SUPPLIED RECORDS:
==================================================

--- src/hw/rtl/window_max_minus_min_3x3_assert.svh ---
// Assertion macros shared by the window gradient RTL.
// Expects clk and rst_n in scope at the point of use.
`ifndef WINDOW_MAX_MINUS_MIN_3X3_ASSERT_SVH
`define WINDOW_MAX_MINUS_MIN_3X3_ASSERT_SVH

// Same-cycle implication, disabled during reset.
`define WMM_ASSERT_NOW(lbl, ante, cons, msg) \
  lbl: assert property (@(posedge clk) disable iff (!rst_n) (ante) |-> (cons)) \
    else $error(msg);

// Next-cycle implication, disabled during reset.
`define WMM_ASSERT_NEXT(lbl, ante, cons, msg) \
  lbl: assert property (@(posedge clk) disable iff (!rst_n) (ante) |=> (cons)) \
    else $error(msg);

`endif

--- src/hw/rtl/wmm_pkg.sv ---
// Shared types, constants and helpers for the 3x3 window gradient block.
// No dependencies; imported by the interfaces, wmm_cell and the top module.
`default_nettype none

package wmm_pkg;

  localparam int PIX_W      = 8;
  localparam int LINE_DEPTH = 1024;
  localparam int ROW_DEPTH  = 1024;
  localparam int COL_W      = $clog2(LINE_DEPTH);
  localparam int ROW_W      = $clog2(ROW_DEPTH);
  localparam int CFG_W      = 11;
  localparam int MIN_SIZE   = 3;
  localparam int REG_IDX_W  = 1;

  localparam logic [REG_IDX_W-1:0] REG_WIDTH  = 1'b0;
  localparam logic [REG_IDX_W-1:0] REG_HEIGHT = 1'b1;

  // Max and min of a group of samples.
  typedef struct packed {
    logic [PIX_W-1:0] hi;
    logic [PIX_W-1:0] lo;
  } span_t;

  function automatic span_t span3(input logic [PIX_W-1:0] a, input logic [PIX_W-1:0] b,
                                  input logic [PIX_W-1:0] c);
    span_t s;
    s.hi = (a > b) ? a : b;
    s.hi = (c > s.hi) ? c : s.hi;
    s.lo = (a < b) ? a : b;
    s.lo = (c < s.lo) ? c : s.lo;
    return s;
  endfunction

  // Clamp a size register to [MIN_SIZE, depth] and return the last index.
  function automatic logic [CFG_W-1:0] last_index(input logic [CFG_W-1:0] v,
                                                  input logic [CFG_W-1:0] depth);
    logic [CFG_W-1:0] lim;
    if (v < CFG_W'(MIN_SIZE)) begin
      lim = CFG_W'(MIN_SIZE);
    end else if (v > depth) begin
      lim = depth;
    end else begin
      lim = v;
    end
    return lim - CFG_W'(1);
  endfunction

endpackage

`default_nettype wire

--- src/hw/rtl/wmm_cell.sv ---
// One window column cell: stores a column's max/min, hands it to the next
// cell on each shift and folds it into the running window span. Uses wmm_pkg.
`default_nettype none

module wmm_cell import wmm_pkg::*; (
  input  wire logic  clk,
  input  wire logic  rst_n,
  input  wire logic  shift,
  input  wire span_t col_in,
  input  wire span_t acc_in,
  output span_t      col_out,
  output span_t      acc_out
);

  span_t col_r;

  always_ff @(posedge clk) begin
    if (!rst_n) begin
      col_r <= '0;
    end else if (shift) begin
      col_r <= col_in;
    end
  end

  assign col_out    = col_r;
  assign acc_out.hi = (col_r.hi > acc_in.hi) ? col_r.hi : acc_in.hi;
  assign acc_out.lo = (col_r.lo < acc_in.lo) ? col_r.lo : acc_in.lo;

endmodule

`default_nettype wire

==================================================

PROBLEM DESCRIPTION:
Produce the lines from the top of the listing through the "localparam int COL_W" line exactly as they appear, with no additional output.

EXERCISE SOLUTION:
--- src/hw/rtl/window_max_minus_min_3x3_assert.svh ---
// Assertion macros shared by the window gradient RTL.
// Expects clk and rst_n in scope at the point of use.
`ifndef WINDOW_MAX_MINUS_MIN_3X3_ASSERT_SVH
`define WINDOW_MAX_MINUS_MIN_3X3_ASSERT_SVH

// Same-cycle implication, disabled during reset.
`define WMM_ASSERT_NOW(lbl, ante, cons, msg) \
  lbl: assert property (@(posedge clk) disable iff (!rst_n) (ante) |-> (cons)) \
    else $error(msg);

// Next-cycle implication, disabled during reset.
`define WMM_ASSERT_NEXT(lbl, ante, cons, msg) \
  lbl: assert property (@(posedge clk) disable iff (!rst_n) (ante) |=> (cons)) \
    else $error(msg);

`endif

--- src/hw/rtl/wmm_pkg.sv ---
// Shared types, constants and helpers for the 3x3 window gradient block.
// No dependencies; imported by the interfaces, wmm_cell and the top module.
`default_nettype none

package wmm_pkg;

  localparam int PIX_W      = 8;
  localparam int LINE_DEPTH = 1024;
  localparam int ROW_DEPTH  = 1024;
  localparam int COL_W      = $clog2(LINE_DEPTH);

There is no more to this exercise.